On-Policy Optimization in RL

Updated 30 November 2025

On-policy optimization is a reinforcement learning framework that updates policies using data exclusively generated by the current or recent policies.
It employs surrogate objective functions with trust-region constraints and clipping mechanisms to ensure monotonic improvement at each update.
Recent variants such as PPO, TRPO, and GePPO enhance stability and sample efficiency through adaptive regularization and controlled sample reuse.

On-policy optimization denotes a family of reinforcement learning (RL) algorithms wherein all policy updates are based strictly on data generated by the current policy or a small mixture of recent policies. This paradigm underpins key trust-region and policy-gradient approaches in sequential decision-making, favoring robust monotonic improvement at each step, often at the expense of sample efficiency relative to off-policy methods. On-policy optimization encompasses explicit policy-iteration, policy-gradient, and their modern variants equipped with trust-region and clipping mechanisms. Theoretical guarantees for monotonic improvement, the precise structure of surrogate objectives, trade-offs between step-size and policy divergence, and recent extensions for accelerated or robust learning form the foundations of the field.

1. Core Principles and Theoretical Foundations

On-policy optimization is fundamentally derived from policy improvement theory in MDPs, which quantifies the expected return difference between a new candidate policy π and the current policy πₖ via a surrogate lower bound.

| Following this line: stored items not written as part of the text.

File: config.mk
export PLATFORM = sky130hd
export DESIGN_NAME = serial_neg_ctrl
export DESIGN_NICKNAME = d
export VERILOG_FILES = /design/src/rtl/serial_neg_ctrl.sv
export SDC_FILE = /design/constraint.sdc
export NUM_CORES = 1
export LEC_CHECK = 0
export CAP_MARGIN = 20
export CORE_MARGIN = 2
export CORE_UTILIZATION = 50
export CTS_CLUSTER_DIAMETER = 40
export CTS_CLUSTER_SIZE = 12
export DETAILED_ROUTE_END_ITERATION = 10
export PLACE_DENSITY_LB_ADDON = 0.1
export SLEW_MARGIN = 20
export SYNTH_ARGS = -nofsm -noshare
export SYNTH_HDL_FRONTEND = slang
export SYNTH_SLANG_ARGS = --single-unit
File: constraint.sdc
create_clock -name clk -period 3.5 [get_ports clk]
set_input_delay 0.525 -clock clk [delete_from_list [all_inputs] [get_ports clk]]
set_output_delay 0.525 -clock clk [all_outputs]
set_load 0.01 [all_outputs]
File: src/rtl/serial_neg_ctrl.sv
// Feeds a parallel word LSB-first through an external bit-serial
// two's complementer and gathers the serial result into a word.
module serial_neg_ctrl #(
    parameter int W   = 4,
    parameter int LAT = 0
) (
    input  logic         clk,
    input  logic         r,
    input  logic         in_valid,
    input  logic [W-1:0] in_data,
    output logic         in_ready,
    output logic         ser_i,
    output logic         ser_r,
    input  logic         ser_y,
    output logic         out_valid,
    output logic [W-1:0] out_data,
    output logic         out_ovf,
    input  logic         out_ready,
    output logic         busy
);

    localparam int CW = $clog2(W);
    localparam logic [CW-1:0] LAST = CW'(W - 1);
    localparam logic [W-1:0] OVF_PAT = {1'b1, {(W-1){1'b0}}};

    typedef enum logic [2:0] {
        IDLE,
        CLR,
        SHIFT,
        DRAIN,
        DONE
    } state_t;

    state_t        state;
    state_t        state_nxt;
    logic [W-1:0]  sh;
    logic [W-1:0]  acc;
    logic [W-1:0]  acc_nxt;
    logic [CW-1:0] cnt;
    logic          accept;
    logic          cap;
    logic          last;

    always_comb begin
        state_nxt = state;
        in_ready  = 1'b0;
        ser_i     = 1'b0;
        ser_r     = r;
        out_valid = 1'b0;
        cap       = 1'b0;
        last      = (cnt == LAST);
        unique case (state)
            IDLE: begin
                in_ready = 1'b1;
                if (in_valid) state_nxt = CLR;
            end
            CLR: begin
                ser_r     = 1'b1;
                state_nxt = SHIFT;
            end
            SHIFT: begin
                ser_i = sh[0];
                // a registered complementer returns bit 0 one cycle late
                cap   = (LAT == 0) || (cnt != '0);
                if (last) state_nxt = (LAT == 1) ? DRAIN : DONE;
            end
            DRAIN: begin
                cap       = 1'b1;
                state_nxt = DONE;
            end
            DONE: begin
                out_valid = 1'b1;
                if (out_ready) state_nxt = IDLE;
            end
            default: state_nxt = IDLE;
        endcase
        busy    = (state != IDLE);
        accept  = in_ready && in_valid;
        acc_nxt = cap ? {ser_y, acc[W-1:1]} : acc;
    end

    always_ff @(posedge clk) begin
        if (r) begin
            state    <= IDLE;
            sh       <= '0;
            acc      <= '0;
            cnt      <= '0;
            out_data <= '0;
            out_ovf  <= 1'b0;
        end else begin
            state <= state_nxt;
            acc   <= accept ? '0 : acc_nxt;
            if (accept) begin
                sh      <= in_data;
                out_ovf <= (in_data == OVF_PAT);
            end else if (state == SHIFT) begin
                sh <= {1'b0, sh[W-1:1]};
            end
            if (state == SHIFT && !last) cnt <= cnt + 1'b1;
            else cnt <= '0;
            // result word is only published as DONE is entered
            if (state != DONE && state_nxt == DONE) out_data <= acc_nxt;
        end
    end

endmodule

For discounted problems,

$J(\pi) - J(\pi_k) \geq \frac{1}{1-\gamma} \mathbb{E}_{(s,a)\sim d^{\pi_k}}\left[ \frac{\pi(a|s)}{\pi_k(a|s)} A^{\pi_k}(s,a) \right] - \frac{2\gamma C^{\pi,\pi_k}}{(1-\gamma)^2} \mathbb{E}_{s\sim d^{\pi_k}}[\mathrm{TV}(\pi,\pi_k)(s)]$

where $A^{\pi_k}(s,a)$ is the advantage, $C^{\pi,\pi_k}$ is a bound on advantage variation, and $\mathrm{TV}$ is the total-variation distance over actions. This guarantee ensures that, provided the policy shift is constrained (i.e., TV or KL divergence is small), every update results in non-negative improvement (Queeney et al., 2021).

To maintain monotonic improvement, modern on-policy algorithms constrain policy updates via explicit trust-region penalties or surrogate clipping:

Surrogate Optimization: Replace $J(\pi)$ with a sample-based lower bound or a local linear/quadratic surrogate, maximizing tractable objectives that match gradients at the current policy.
Trust-Region Constraint: Enforce a KL-divergence or total-variation constraint on $\pi(\cdot|s)$ to limit distributional shift per update (Schulman et al., 2015).
Clipping: Instead of explicit constraints, clip the likelihood ratio between the candidate and behavior policy within a set range, thereby approximating a trust region (Schulman et al., 2017).

Extensions to mixtures of recent policies or off-policy data require additional penalties for the increased statistical divergence, but the same lower-bounding and monotonicity logic applies (Queeney et al., 2021, Iwaki et al., 2017).

2. Algorithmic Structures: Surrogate Objectives and Update Rules

The operational workflow of on-policy optimization typically involves the following phases:

On-Policy Data Collection: Interact with the environment under policy πₖ for $n$ steps, generating a batch for update.
Advantage Estimation: Compute advantage estimates, e.g., via Generalized Advantage Estimation (GAE) or group-relative/empirical means (Schulman et al., 2017, Mroueh et al., 28 May 2025).
Surrogate Objective Construction: Formulate the core optimization objective, such as:

$L^{\text{PPO}}_k(\pi) = \mathbb{E}_{(s,a)\sim d^{\pi_k}} \left[ \min \left( r_k(s,a)A^{\pi_k}(s,a), \text{clip}(r_k(s,a), 1-\epsilon, 1+\epsilon)A^{\pi_k}(s,a) \right) \right]$

where $r_k(s,a)=\pi(a|s)/\pi_k(a|s)$ (Schulman et al., 2017, Queeney et al., 2021).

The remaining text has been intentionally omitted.